Haunter : critique d'outre-tombe

Laurent Pécha | 19 mai 2013
Laurent Pécha | 19 mai 2013

Trois ans après son génial Splice, Vincenzo Natali explore un nouveau genre avec le film de fantômes. Si la modestie du projet peut nous faire croire que le cinéaste l'a calé en attendant que se débloque son adaptation très attendue du Neuromancer de William Gibson, le résultat à l'écran nous prouve bien vite que les ambitions sont tout autres.

Si, effectivement, les codes du récit sont ancrés dans un univers fantastique que les aficionados ne connaissent que trop bien - en ce sens, le film ne fera sûrement pas peur aux plus endurcis des spectateurs -,  le cinéaste et son scénariste, Brian King (déjà auteur du script d'un précédent Natali, Cypher) s'évertuent à ajouter des couches supplémentaires.

A commencer par une métaphore d'une rare justesse sur l'adolescence.
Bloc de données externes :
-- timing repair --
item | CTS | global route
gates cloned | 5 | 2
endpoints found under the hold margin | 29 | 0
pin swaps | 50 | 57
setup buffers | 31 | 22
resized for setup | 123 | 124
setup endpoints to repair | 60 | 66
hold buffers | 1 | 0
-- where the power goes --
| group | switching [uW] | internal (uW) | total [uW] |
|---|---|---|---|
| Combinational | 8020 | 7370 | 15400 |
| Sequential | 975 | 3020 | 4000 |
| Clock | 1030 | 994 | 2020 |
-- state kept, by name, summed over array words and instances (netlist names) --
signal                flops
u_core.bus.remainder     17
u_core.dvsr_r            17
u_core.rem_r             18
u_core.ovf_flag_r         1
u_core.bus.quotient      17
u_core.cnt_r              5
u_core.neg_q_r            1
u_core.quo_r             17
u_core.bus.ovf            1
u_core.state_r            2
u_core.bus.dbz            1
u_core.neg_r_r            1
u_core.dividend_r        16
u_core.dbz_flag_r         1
### config.mk
export PLATFORM = sky130hd
export DESIGN_NAME = div_seq
export DESIGN_NICKNAME = d
export VERILOG_FILES = /design/src/rtl/div_seq.sv
export SDC_FILE = /design/constraint.sdc
export NUM_CORES = 1
export LEC_CHECK = 0
export ABC_AREA = 0
export CAP_MARGIN = 5
export CORE_ASPECT_RATIO = 2
export CORE_MARGIN = 2
export CORE_UTILIZATION = 50
export DETAILED_ROUTE_END_ITERATION = 8
export GPL_TIMING_DRIVEN = 0
export PLACE_DENSITY = 0.82
export SLEW_MARGIN = 15
export SYNTH_ARGS = -nofsm -noshare
export SYNTH_HDL_FRONTEND = slang
export SYNTH_SLANG_ARGS = --single-unit
### constraint.sdc
create_clock -name clk -period 3.7 [get_ports clk]
set_clock_uncertainty 0.2 [all_clocks]
set_input_delay 0.74 -clock clk [delete_from_list [all_inputs] [get_ports clk]]
set_output_delay 0.74 -clock clk [all_outputs]
set_load 0.02 [all_outputs]
### src/rtl/div_seq.sv
// Iterative signed divider: 2N-bit dividend / N-bit divisor, restoring on magnitudes,
// one quotient bit per clock. Optional remainder output enabled by macro DIV_REM_EN.
module div_seq #(
    parameter int N = 8
) (
    input  logic             clk,
    input  logic             rst,
    input  logic             start,
    input  logic [2*N-1:0]   a,
    input  logic [N-1:0]     b,
    output logic             busy,
    output logic             done,
    output logic [N-1:0]     q,
    output logic [N-1:0]     r,
    output logic             div0,
    output logic             ovf
);

    localparam logic [1:0]   S_IDLE   = 2'd0;
    localparam logic [1:0]   S_CALC   = 2'd1;
    localparam logic [1:0]   S_FIX    = 2'd2;
    localparam logic [N-1:0] Q_MAX    = {1'b0, {(N-1){1'b1}}};
    localparam logic [N-1:0] Q_MIN    = {1'b1, {(N-1){1'b0}}};
    localparam logic [N-1:0] ONE_N    = {{(N-1){1'b0}}, 1'b1};
    localparam logic [N-1:0] CNT_LAST = N'(N-1);

    function automatic logic [N-1:0] neg_n(input logic [N-1:0] v);
        return ~v + ONE_N;
    endfunction

    function automatic logic [2*N-1:0] neg_2n(input logic [2*N-1:0] v);
        return ~v + {{(2*N-1){1'b0}}, 1'b1};
    endfunction

    logic [1:0]     state_r;
    logic [N-1:0]   cnt_r;
    logic [2*N-1:0] rem_r;
    logic [N-1:0]   b_abs_r;
    logic           sign_q_r;
    logic           div0_pend_r;
    logic           eovf_r;
    logic           fix_ph_r;
    logic [N-1:0]   res_q_r;
    logic [N-1:0]   res_r_r;
    logic           res_div0_r;
    logic           res_ovf_r;
    logic [N-1:0]   q_r;
    logic [N-1:0]   r_r;
    logic           div0_r;
    logic           ovf_r;
    logic           busy_r;
    logic           done_r;
`ifdef DIV_REM_EN
    logic           sign_r_r;
    logic [N-1:0]   a_lo_r;
    logic [N-1:0]   mag_r_s;
`endif

    logic [2*N-1:0] a_abs_s;
    logic [N-1:0]   b_abs_s;
    logic           early_ovf_s;
    logic [2*N:0]   shifted_s;
    logic [N:0]     diff_s;
    logic [N-1:0]   mag_q_s;
    logic           calc_ovf_s;
    logic [N-1:0]   fix_q_s;
    logic [N-1:0]   fix_r_s;
    logic           fix_ovf_s;

    // |a| is 2N-bit unsigned so the most negative dividend still fits
    assign a_abs_s     = a[2*N-1] ? neg_2n(a) : a;
    assign b_abs_s     = b[N-1] ? neg_n(b) : b;
    assign early_ovf_s = (a_abs_s[2*N-1:N] >= b_abs_s);
    assign shifted_s   = {rem_r, 1'b0};
    assign diff_s      = shifted_s[2*N:N] - {1'b0, b_abs_r};
    assign mag_q_s     = rem_r[N-1:0];
    assign calc_ovf_s  = sign_q_r ? (mag_q_s > Q_MIN) : (mag_q_s > Q_MAX);
`ifdef DIV_REM_EN
    assign mag_r_s     = rem_r[2*N-1:N];
`endif

    // Final signed result: div0 beats overflow, overflow saturates by quotient sign
    always_comb begin
        fix_q_s   = mag_q_s;
        fix_r_s   = {N{1'b0}};
        fix_ovf_s = 1'b0;
        if (div0_pend_r) begin
            fix_q_s = {N{1'b1}};
`ifdef DIV_REM_EN
            fix_r_s = a_lo_r;
`else
            fix_r_s = {N{1'b0}};
`endif
        end else if (eovf_r || calc_ovf_s) begin
            fix_q_s   = sign_q_r ? Q_MIN : Q_MAX;
            fix_ovf_s = 1'b1;
        end else begin
            fix_q_s = sign_q_r ? neg_n(mag_q_s) : mag_q_s;
`ifdef DIV_REM_EN
            fix_r_s = sign_r_r ? neg_n(mag_r_s) : mag_r_s;
`else
            fix_r_s = {N{1'b0}};
`endif
        end
    end

    // Control FSM, restoring datapath and registered outputs
    always_ff @(posedge clk) begin
        if (rst) begin
            state_r     <= S_IDLE;
            cnt_r       <= {N{1'b0}};
            rem_r       <= {(2*N){1'b0}};
            b_abs_r     <= {N{1'b0}};
            sign_q_r    <= 1'b0;
            div0_pend_r <= 1'b0;
            eovf_r      <= 1'b0;
            fix_ph_r    <= 1'b0;
            res_q_r     <= {N{1'b0}};
            res_r_r     <= {N{1'b0}};
            res_div0_r  <= 1'b0;
            res_ovf_r   <= 1'b0;
            q_r         <= {N{1'b0}};
            r_r         <= {N{1'b0}};
            div0_r      <= 1'b0;
            ovf_r       <= 1'b0;
            busy_r      <= 1'b0;
            done_r      <= 1'b0;
`ifdef DIV_REM_EN
            sign_r_r    <= 1'b0;
            a_lo_r      <= {N{1'b0}};
`endif
        end else begin
            done_r <= 1'b0;
            case (state_r)
                S_IDLE: begin
                    if (start) begin
                        rem_r       <= a_abs_s;
                        b_abs_r     <= b_abs_s;
                        sign_q_r    <= a[2*N-1] ^ b[N-1];
                        cnt_r       <= {N{1'b0}};
                        fix_ph_r    <= 1'b0;
                        busy_r      <= 1'b1;
                        div0_pend_r <= (b == {N{1'b0}});
                        eovf_r      <= early_ovf_s;
`ifdef DIV_REM_EN
                        sign_r_r    <= a[2*N-1];
                        a_lo_r      <= a[N-1:0];
`endif
                        if ((b == {N{1'b0}}) || early_ovf_s) begin
                            state_r <= S_FIX;
                        end else begin
                            state_r <= S_CALC;
                        end
                    end else begin
                        state_r <= S_IDLE;
                    end
                end
                S_CALC: begin
                    if (!diff_s[N]) begin
                        rem_r <= {diff_s[N-1:0], shifted_s[N-1:1], 1'b1};
                    end else begin
                        rem_r <= shifted_s[2*N-1:0];
                    end
                    cnt_r <= cnt_r + ONE_N;
                    if (cnt_r == CNT_LAST) begin
                        state_r <= S_FIX;
                    end else begin
                        state_r <= S_CALC;
                    end
                end
                S_FIX: begin
                    // Sign fix-up is staged one cycle before the outputs are published
                    if (!fix_ph_r) begin
                        res_q_r    <= fix_q_s;
                        res_r_r    <= fix_r_s;
                        res_div0_r <= div0_pend_r;
                        res_ovf_r  <= fix_ovf_s;
                        fix_ph_r   <= 1'b1;
                    end else begin
                        q_r      <= res_q_r;
                        r_r      <= res_r_r;
                        div0_r   <= res_div0_r;
                        ovf_r    <= res_ovf_r;
                        done_r   <= 1'b1;
                        busy_r   <= 1'b0;
                        fix_ph_r <= 1'b0;
                        state_r  <= S_IDLE;
                    end
                end
                default: begin
                    state_r <= S_IDLE;
                    busy_r  <= 1'b0;
                end
            endcase
        end
    end

    assign busy = busy_r;
    assign done = done_r;
    assign q    = q_r;
    assign r    = r_r;
    assign div0 = div0_r;
    assign ovf  = ovf_r;

endmodule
En choisissant une narration répétitive qui fait écho à Un Jour sans fin d'Harold Ramis (la jeune héroïne est la seule de sa famille à se rendre compte qu'ils revivent constamment la même journée), Natali et King trouvent le parfait réceptacle pour donner corps au mal être adolescent, cet instant de la vie où l'enfant se cherche, emprisonné dans un univers qu'il estime étriquer et étouffant. En tentant de percer le mystère de sa mort et celle de sa famille, l'héroïne, campée par une épatante Abigail Breslin, se lance finalement dans une découverte de soi même plus d'une fois bouleversante.

 

  

Il faut dire que la direction artistique et la mise en scène constamment inventive de Natali enrichissent l'univers balisé de la maison hantée. On a ainsi plus d'une fois l'impression d'assister à une version cinématographique réussie de La Quatrième dimension, où certains détails en apparence insignifiants prennent tout leur sens au fil des minutes. Au point qu'on ne doute pas qu'une deuxième vision va enrichir notre perception du récit.

Œuvre belle et fragile, qui risque fort d'être cataloguée comme simple film de frayeurs du samedi soir, Haunter est la nouvelle preuve que là bas, au Canada, réside un cinéaste précieux, susceptible de donner ses lettres de noblesse à un cinéma fantastique que l'on aime tant. Il serait juste temps que certains s'en rendent compte et laisse les clés de la maison à Vincenzo Natali.